Wednesday, 31 August 2016

Atom Heart Mother

In the course of human events, some of the most monumental developments occur in the collapse of an empire. The schism of The Church, the failure of the 1812 campaign, and the fall of the Qing dynasty all come to mind. In 1979, the Soviet Union was on its way to collapse, between the defining reigns of Nikita Khrushchev and Mikhail Gorbachev, laid the troublesome reign of Leonid Brezhnev. Although no single event can be attributed to the dissolution of the Soviet Union, the invasion of Afghanistan goes down as a tributary. 25 years on from the coup that ended a nation, we look back at one of the most disastrous modern military campaign, alongside Vietnam, and the 2003 Iraq war.

On an otherwise normal day Kabul, Soviet soldiers dressed in Afghan uniforms flooded into the country, seizing government buildings and media outlets. Tensions were high in the build up to the invasion, after a kidnapped US ambassador was killed in a Soviet operation to rescue him, as well as various Islamist and communist insurgencies rising in the country. Brezhnev's soldiers quickly occupied urban centres, and sought to neutralise potential rebellion. But the occupation had the opposite of the intended effect. Brezhnev intended the occupation to pacify the population of Afghanistan, but it instead inspired an immense feeling of patriotism and nationalism. By 1980, nearly half the Afghan armed forces had defected or deserted, to fight in resistance groups.

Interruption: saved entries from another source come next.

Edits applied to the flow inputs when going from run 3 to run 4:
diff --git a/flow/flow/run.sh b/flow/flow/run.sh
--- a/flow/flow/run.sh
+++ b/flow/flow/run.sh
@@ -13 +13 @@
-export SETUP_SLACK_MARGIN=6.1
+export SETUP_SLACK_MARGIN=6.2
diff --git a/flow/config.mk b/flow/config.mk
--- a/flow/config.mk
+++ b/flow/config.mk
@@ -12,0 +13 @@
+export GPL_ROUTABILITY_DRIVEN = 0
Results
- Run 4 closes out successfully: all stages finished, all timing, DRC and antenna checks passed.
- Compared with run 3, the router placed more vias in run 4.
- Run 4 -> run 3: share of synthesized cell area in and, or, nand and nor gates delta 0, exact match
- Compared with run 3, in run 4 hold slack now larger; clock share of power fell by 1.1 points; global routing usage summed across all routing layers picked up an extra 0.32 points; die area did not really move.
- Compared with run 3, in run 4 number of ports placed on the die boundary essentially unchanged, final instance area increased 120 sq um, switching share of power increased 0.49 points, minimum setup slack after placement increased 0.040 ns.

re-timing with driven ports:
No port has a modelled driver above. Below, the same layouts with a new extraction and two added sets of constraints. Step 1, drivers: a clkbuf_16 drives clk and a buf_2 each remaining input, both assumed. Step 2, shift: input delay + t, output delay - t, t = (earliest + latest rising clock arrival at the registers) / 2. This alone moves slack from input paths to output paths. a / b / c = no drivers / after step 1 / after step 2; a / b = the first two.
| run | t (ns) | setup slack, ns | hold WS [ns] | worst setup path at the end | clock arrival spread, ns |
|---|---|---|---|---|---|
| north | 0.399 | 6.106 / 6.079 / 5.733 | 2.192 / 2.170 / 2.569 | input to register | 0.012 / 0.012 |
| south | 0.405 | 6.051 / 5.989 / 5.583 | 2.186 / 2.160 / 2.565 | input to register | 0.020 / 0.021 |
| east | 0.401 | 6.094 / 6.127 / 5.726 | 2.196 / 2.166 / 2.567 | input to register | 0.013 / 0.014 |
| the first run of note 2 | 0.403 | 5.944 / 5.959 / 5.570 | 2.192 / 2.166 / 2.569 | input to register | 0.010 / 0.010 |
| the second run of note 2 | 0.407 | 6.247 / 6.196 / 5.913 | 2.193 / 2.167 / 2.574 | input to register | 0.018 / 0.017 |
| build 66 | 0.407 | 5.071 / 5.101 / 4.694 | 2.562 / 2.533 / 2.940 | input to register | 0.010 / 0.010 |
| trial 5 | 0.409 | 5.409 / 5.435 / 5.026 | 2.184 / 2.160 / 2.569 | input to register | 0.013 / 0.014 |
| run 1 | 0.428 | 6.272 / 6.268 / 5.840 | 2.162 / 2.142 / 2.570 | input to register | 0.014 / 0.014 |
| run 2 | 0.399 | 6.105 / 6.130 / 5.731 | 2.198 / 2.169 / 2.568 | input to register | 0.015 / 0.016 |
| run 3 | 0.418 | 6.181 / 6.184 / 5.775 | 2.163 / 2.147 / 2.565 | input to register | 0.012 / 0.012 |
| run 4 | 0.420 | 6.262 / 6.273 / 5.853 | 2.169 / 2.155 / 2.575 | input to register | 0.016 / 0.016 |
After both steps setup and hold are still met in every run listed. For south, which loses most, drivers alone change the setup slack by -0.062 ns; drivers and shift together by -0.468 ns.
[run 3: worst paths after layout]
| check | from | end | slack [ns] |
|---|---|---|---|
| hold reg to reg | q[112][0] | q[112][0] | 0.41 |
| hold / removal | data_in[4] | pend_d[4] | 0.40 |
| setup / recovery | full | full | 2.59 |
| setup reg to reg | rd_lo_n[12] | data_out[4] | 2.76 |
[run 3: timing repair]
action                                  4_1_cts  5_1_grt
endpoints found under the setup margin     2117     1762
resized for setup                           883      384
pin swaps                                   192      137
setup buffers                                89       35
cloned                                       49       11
Background: an optimization exercise with open tools, aiming at small area and a short achievable clock period. Do not read the settings as production practice.
The RTL was checked by simulation tests, not by an equivalence proof against the original design.
No activity file was given, so power comes from the tool's default toggle rates.

==> inputs of run a <==
==> flow/design.v <==
module dataplane_top #(
    parameter DATA_WIDTH = 64
)(
    input  logic                    clk,
    input  logic                    rst_n,
    input  logic [31:0]             AWADDR,
    input  logic [ 2:0]             AWPROT,
    input  logic                    AWVALID,
    output logic                    AWREADY,
    input  logic [31:0]             WDATA,
    input  logic [ 3:0]             WSTRB,
    input  logic                    WVALID,
    output logic                    WREADY,
    input  logic                    BREADY,
    output logic                    BVALID,
    output logic [ 1:0]             BRESP,
    input  logic [31:0]             ARADDR,
    input  logic [ 2:0]             ARPROT,
    input  logic                    ARVALID,
    output logic                    ARREADY,
    input  logic                    RREADY,
    output logic                    RVALID,
    output logic [31:0]             RDATA,
    output logic [ 1:0]             RRESP,
    input  logic                    tvalid,
    input  logic [DATA_WIDTH-1:0]   tdata,
    input  logic [DATA_WIDTH/8-1:0] tkeep,
    input  logic                    tlast,
    output logic                    tready
);
assign tready = 1'b1;
assign BRESP  = 2'b00;
assign RRESP  = 2'b00;
logic        we_r;       
logic        wdone_r;    
logic        w_ctrl;     
logic        w_ok;       
logic [31:0] wdata_r;
logic        awv, wdv;   
wire         wdone = we_r & wdone_r;
always_ff @(posedge clk or negedge rst_n) begin
    if (!rst_n) begin
        AWREADY <= 1'b1;
        WREADY  <= 1'b1;
        awv     <= 1'b0;
        wdv     <= 1'b0;
        BVALID  <= 1'b0;
        we_r    <= 1'b0;
        wdone_r <= 1'b0;
    end
    else begin
        if (AWVALID && !awv) begin
            AWREADY <= 1'b0;
            awv     <= 1'b1;
        end
        if (WVALID && !wdv) begin
            WREADY <= 1'b0;
            wdv    <= 1'b1;
        end
        if (wdone && awv && wdv) begin
            BVALID  <= 1'b1;
            AWREADY <= 1'b1;
            WREADY  <= 1'b1;
            awv     <= 1'b0;
            wdv     <= 1'b0;
            we_r    <= 1'b0;
        end
        if (BVALID && BREADY) BVALID <= 1'b0;
        if (awv && wdv && !wdone) we_r <= 1'b1;
        wdone_r <= we_r & w_ok;
    end
end
always_ff @(posedge clk) begin
    if (!awv) begin
        w_ctrl <= (AWADDR[31:30] == 2'b00) && (AWADDR[5:2] == 4'h1);
        w_ok   <= (AWADDR[31:30] != 2'b11);
    end
    if (!wdv) wdata_r <= WDATA;
end
logic        rv;
logic [63:0] rd;
logic        rl;
logic [7:0]  f [0:7];
function automatic logic [2:0] oh2(input logic [1:0] x);
    oh2 = {x[1] & x[0], x[1] ^ x[0], ~x[1] & ~x[0]};
endfunction
function automatic logic [8:0] ohc(input logic [8:0] a, input logic [8:0] b);
    ohc = '0;
    for (int i = 0; i < 9; i++)
        for (int j = 0; j < 9; j++)
            if (i + j < 9) ohc[i + j] = ohc[i + j] | (a[i] & b[j]);
endfunction
logic [8:0] pc [0:7];    
logic [7:0] fin [0:7];
always_comb begin
    logic [8:0] k0, k2, k4, k6, p4;
    k0 = {6'b0, oh2(tkeep[1:0])};
    k2 = {6'b0, oh2(tkeep[3:2])};
    k4 = {6'b0, oh2(tkeep[5:4])};
    k6 = {7'b0, tkeep[6], ~tkeep[6]};
    p4 = ohc(k0, k2);
    pc[0] = 9'd1;
    pc[1] = {7'b0, tkeep[0], ~tkeep[0]};
    pc[2] = k0;
    pc[3] = ohc(k0, {7'b0, tkeep[2], ~tkeep[2]});
    pc[4] = p4;
    pc[5] = ohc(p4, {7'b0, tkeep[4], ~tkeep[4]});
    pc[6] = ohc(p4, k4);
    pc[7] = ohc(pc[6], k6);
    for (int l = 0; l < 8; l++) fin[l] = pc[l][7:0] & {8{tkeep[l]}};
end
always_ff @(posedge clk or negedge rst_n) begin
    if (!rst_n) rv <= 1'b0;
    else        rv <= tvalid;
end
always_ff @(posedge clk) begin
    rd <= tdata;
    rl <= tlast;
    for (int l = 0; l < 8; l++) f[l] <= fin[l];
end
logic [3:0] ohi;
logic [7:0] olo;
wire        sop = (ohi == 4'd0) && olo[0];
logic [9:1] T;
logic [8:1] N;
always_comb begin
    T[9] = 1'b0;
    for (int k = 1; k <= 8; k++) begin
        T[k] = 1'b0;
        for (int l = k - 1; l < 8; l++) T[k] = T[k] | f[l][k-1];
    end
    for (int k = 1; k <= 8; k++) N[k] = T[k] & ~T[k+1];
end
logic [7:0] sv;
logic [7:0] sel [0:7];
logic [7:0] D [0:7];
logic [7:0] olo_nx;
logic       ocy;
always_comb begin
    for (int s = 0; s < 8; s++) begin
        sv[s] = 1'b0;
        for (int lo = 0; lo < 8; lo++)
            if (olo[lo]) sv[s] = sv[s] | T[((s - lo + 8) % 8) + 1];
        for (int l = 0; l < 8; l++) begin
            sel[s][l] = 1'b0;
            for (int j = 0; j <= l; j++)
                sel[s][l] = sel[s][l] | (f[l][j] & olo[(s - j + 8) % 8]);
        end
        D[s] = 8'h00;
        for (int l = 0; l < 8; l++)
            D[s] = D[s] | (rd[l*8 +: 8] & {8{sel[s][l]}});
        olo_nx[s] = 1'b0;
        for (int k = 1; k <= 8; k++)
            olo_nx[s] = olo_nx[s] | (N[k] & olo[(s - k + 16) % 8]);
    end
    ocy = 1'b0;
    for (int lo = 0; lo < 8; lo++) ocy = ocy | (olo[lo] & T[8 - lo]);
end
always_ff @(posedge clk or negedge rst_n) begin
    if (!rst_n) begin
        ohi <= 4'd0;
        olo <= 8'd1;
    end
    else if (rv) begin
        if (rl) begin
            ohi <= 4'd0;
            olo <= 8'd1;
        end
        else if (ohi[3:2] != 2'b11) begin
            ohi <= ohi + {3'b000, ocy};
            olo <= olo_nx;
        end
    end
end
function automatic logic cov(input logic [6:0] p, input logic [3:0] hi, input logic [7:0] lo,
                             input logic [7:0] v);
    logic le, gt;
    le = 1'b0;
    gt = 1'b0;
    for (int i = 0; i < 8; i++) begin
        if (i <= p[2:0]) le = le | lo[i];
        else             gt = gt | lo[i];
    end
    cov = v[p[2:0]] && (((hi == p[6:3]) && le) || ((hi + 4'd1 == p[6:3]) && gt));
endfunction
logic [7:0]  eth_s [0:13];
logic [3:0]  ihl_s;
logic [7:0]  proto_s;
logic [31:0] sip_s, dip_s;
logic [15:0] udp_src_s, udp_dst_s, tcp_src_s, tcp_dst_s;
wire [3:0] ihl_eff = (ihl_s >= 4'd5) ? ihl_s : 4'd5;
wire [6:0] l4_base = 7'd14 + {1'b0, ihl_eff, 2'b00};
wire       p6      = (proto_s == 8'd6);
wire       p17     = (proto_s == 8'd17);
always_ff @(posedge clk) begin
    if (rv) begin
        for (int p = 0; p < 14; p++)
            if (cov(7'(p), ohi, olo, sv)) eth_s[p] <= D[p % 8];
        if (cov(7'd14, ohi, olo, sv)) ihl_s   <= D[6][3:0];
        if (cov(7'd23, ohi, olo, sv)) proto_s <= D[7];
        for (int k = 0; k < 4; k++) begin
            if (cov(7'(26 + k), ohi, olo, sv)) sip_s[(3-k)*8 +: 8] <= D[(26 + k) % 8];
            if (cov(7'(30 + k), ohi, olo, sv)) dip_s[(3-k)*8 +: 8] <= D[(30 + k) % 8];
        end
    end
end
logic [7:0] l4b [0:3];
logic [3:0] l4en;
always_comb begin
    for (int k = 0; k < 4; k++) begin
        l4b[k]  = D[(6 + k + (ihl_eff[0] ? 4 : 0)) % 8];
        l4en[k] = rv && cov(l4_base + 7'(k), ohi, olo, sv);
    end
end
always_ff @(posedge clk or negedge rst_n) begin
    if (!rst_n) begin
        udp_src_s <= '0;
        udp_dst_s <= '0;
        tcp_src_s <= '0;
        tcp_dst_s <= '0;
    end
    else begin
        if (p6) begin
            if (l4en[0]) tcp_src_s[15:8] <= l4b[0];
            if (l4en[1]) tcp_src_s[7:0]  <= l4b[1];
            if (l4en[2]) tcp_dst_s[15:8] <= l4b[2];
            if (l4en[3]) tcp_dst_s[7:0]  <= l4b[3];
        end
        if (p17) begin
            if (l4en[0]) udp_src_s[15:8] <= l4b[0];
            if (l4en[1]) udp_src_s[7:0]  <= l4b[1];
            if (l4en[2]) udp_dst_s[15:8] <= l4b[2];
            if (l4en[3]) udp_dst_s[7:0]  <= l4b[3];
        end
    end
end
logic      eth_rdy, ip_now, l4_now;
logic      ip_rdy, l4_d, l4_rdy;
always_ff @(posedge clk or negedge rst_n) begin
    if (!rst_n) begin
        eth_rdy <= 1'b0;
        ip_now  <= 1'b0;
        l4_now  <= 1'b0;
        ip_rdy  <= 1'b0;
        l4_d    <= 1'b0;
        l4_rdy  <= 1'b0;
    end
    else begin
        if (rv) begin
            eth_rdy <= (eth_rdy & ~sop) | cov(7'd13, ohi, olo, sv);
            ip_now  <= (ip_now & ~sop) | cov(l4_base - 7'd1, ohi, olo, sv);
            l4_now  <= (l4_now & ~sop) | (p6 & cov(l4_base + 7'd19, ohi, olo, sv)) |
                                         (p17 & cov(l4_base + 7'd7, ohi, olo, sv));
        end
        ip_rdy <= ip_now;
        l4_d   <= l4_now;
        l4_rdy <= l4_d;
    end
end
logic ec, ic, uc, ks, is4, vfk;
wire  gen = ec && is4 && ic && uc && !ks;
always_ff @(posedge clk or negedge rst_n) begin
    if (!rst_n) begin
        ec  <= 1'b0;
        ic  <= 1'b0;
        uc  <= 1'b0;
        ks  <= 1'b0;
        is4 <= 1'b0;
        vfk <= 1'b0;
    end
    else begin
        vfk <= gen;
        if (eth_rdy && !ec) begin
            is4 <= ({eth_s[12], eth_s[13]} == 16'h0800);
            ec  <= 1'b1;
        end
        if (ip_rdy && ec && !ic) ic <= 1'b1;
        if (l4_rdy && ic && !uc) uc <= 1'b1;
        if (gen) ks <= 1'b1;
        if (!eth_rdy) begin
            ec <= 1'b0;
            ic <= 1'b0;
            uc <= 1'b0;
            ks <= 1'b0;
        end
    end
end
logic [31:0] ctrl;
logic [47:0] rf_dmac, rf_smac;
logic [15:0] rf_et;
logic [31:0] rf_sip, rf_dip;
logic [7:0]  rf_pr;
logic [31:0] rf_udp, rf_tcp;
logic [31:0] fk_sip, fk_dip;
logic [15:0] fk_sp, fk_dp;
logic        fk_udp;
logic        v_ctrl, v_eth, v_ip, v_l4, v_fk;
always_ff @(posedge clk or negedge rst_n) begin
    if (!rst_n) begin
        v_ctrl <= 1'b0;
        v_eth  <= 1'b0;
        v_ip   <= 1'b0;
        v_l4   <= 1'b0;
        v_fk   <= 1'b0;
    end
    else begin
        if (we_r && w_ctrl) v_ctrl <= 1'b1;
        if (eth_rdy)        v_eth  <= 1'b1;
        if (ip_rdy)         v_ip   <= 1'b1;
        if (l4_rdy)         v_l4   <= 1'b1;
        if (vfk)            v_fk   <= 1'b1;
    end
end
always_ff @(posedge clk) begin
    if (eth_rdy) begin
        rf_dmac <= {eth_s[0], eth_s[1], eth_s[2], eth_s[3], eth_s[4], eth_s[5]};
        rf_smac <= {eth_s[6], eth_s[7], eth_s[8], eth_s[9], eth_s[10], eth_s[11]};
        rf_et   <= {eth_s[12], eth_s[13]};
    end
    if (ip_rdy) begin
        rf_sip <= sip_s;
        rf_dip <= dip_s;
        rf_pr  <= proto_s;
    end
    if (l4_rdy) begin
        rf_udp <= {udp_src_s, udp_dst_s};
        rf_tcp <= {tcp_src_s, tcp_dst_s};
    end
    if (vfk) begin
        fk_sip <= sip_s;
        fk_dip <= dip_s;
        fk_udp <= (proto_s == 8'd17);
        fk_sp  <= (proto_s == 8'd17) ? udp_src_s : tcp_src_s;
        fk_dp  <= (proto_s == 8'd17) ? udp_dst_s : tcp_dst_s;
    end
    if (we_r && w_ctrl) ctrl <= wdata_r;
end
wire [127:0] fk = {24'h0, fk_sip, fk_dip, fk_sp, fk_dp,
                   3'b000, fk_udp, 1'b0, ~fk_udp, ~fk_udp, fk_udp};
logic       re_r, rdone_r;
logic       arv;         
logic [3:0] raddr;
logic [31:0] rdata_r;
logic [31:0] rmux;
always_comb begin
    case (raddr)
        4'h0: rmux = 32'hDEADBEEF;
        4'h1: rmux = {32{v_ctrl}} & ctrl;
        4'h2: rmux = {32{v_eth}} & rf_dmac[31:0];
        4'h3: rmux = {32{v_eth}} & {16'h0, rf_dmac[47:32]};
        4'h4: rmux = {32{v_eth}} & rf_smac[31:0];
        4'h5: rmux = {32{v_eth}} & {16'h0, rf_smac[47:32]};
        4'h6: rmux = {32{v_eth}} & {16'h0, rf_et};
        4'h7: rmux = {32{v_ip}} & rf_sip;
        4'h8: rmux = {32{v_ip}} & rf_dip;
        4'h9: rmux = {32{v_ip}} & {24'h0, rf_pr};
        4'ha: rmux = {32{v_l4}} & rf_udp;
        4'hb: rmux = {32{v_l4}} & rf_tcp;
        4'hc: rmux = {32{v_fk}} & fk[31:0];
        4'hd: rmux = {32{v_fk}} & fk[63:32];
        4'he: rmux = {32{v_fk}} & fk[95:64];
        default: rmux = {32{v_fk}} & fk[127:96];
    endcase
end
always_ff @(posedge clk or negedge rst_n) begin
    if (!rst_n) begin
        ARREADY <= 1'b1;
        arv     <= 1'b0;
        RVALID  <= 1'b0;
        RDATA   <= 32'b0;
        re_r    <= 1'b0;
        rdone_r <= 1'b0;
    end
    else begin
        re_r    <= ARVALID && !arv;
        rdone_r <= re_r;
        if (ARVALID && !arv) begin
            ARREADY <= 1'b0;
            arv     <= 1'b1;
        end
        if (rdone_r) begin
            RDATA  <= rdata_r;
            RVALID <= 1'b1;
        end
        if (RVALID && RREADY) begin
            RVALID  <= 1'b0;
            ARREADY <= 1'b1;
            arv     <= 1'b0;
        end
    end
end
always_ff @(posedge clk) begin
    if (!arv) raddr <= ARADDR[5:2];
    rdata_r <= rmux;
end
endmodule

The Soviet camp pushed for the invasion in order to prevent an Islamist regime emerging, especially notable is the emergence of the Taliban during the Soviet occupation, but Moscow also had economic interests, with them cancelling 90% of Afghanistan's debt.

The faliure of the invasion, however, lies in the 10 years after the initial occupation.

Retrospectively, the invasion is referred to as the bear trap, and the USSR's Vietnam. This is becuase of the incredible disregard of the Soviet authorities of the Afghan people. Thousands of civilians died during the invasion to Soviet hands, much like the Vietnamese against America. The hearts and minds of the Afghans had been lost before Brezhnev even sent a soldier over the border, with a growing divide between communist revolutionaries, and supporters of the status quo.

When the Soviets finally left, they had left two nations in shambles. One was war torn, and the other was rotting from the inside out. In just 18 months, the USSR would no longer exist. The manpower and production lost in Afghanistan was negligible to the Soviet Union, but what was painstakingly obvious through the entire campaign, was that the USSR was no longer a superpower. It's own internal struggles had crumbled the nation that stopped the biggest war machine in history.

In Afghanistan was a much starker picture. This was the first major powers intervention in the middle east since the second world war, and although it can be argued that the establishment of Israel was the tipping point for stability in the region, the rise of the Taliban and Al-Qaeda in the post-Soviet world was a direct consequence of the botched occupation and withdrawal in 1989.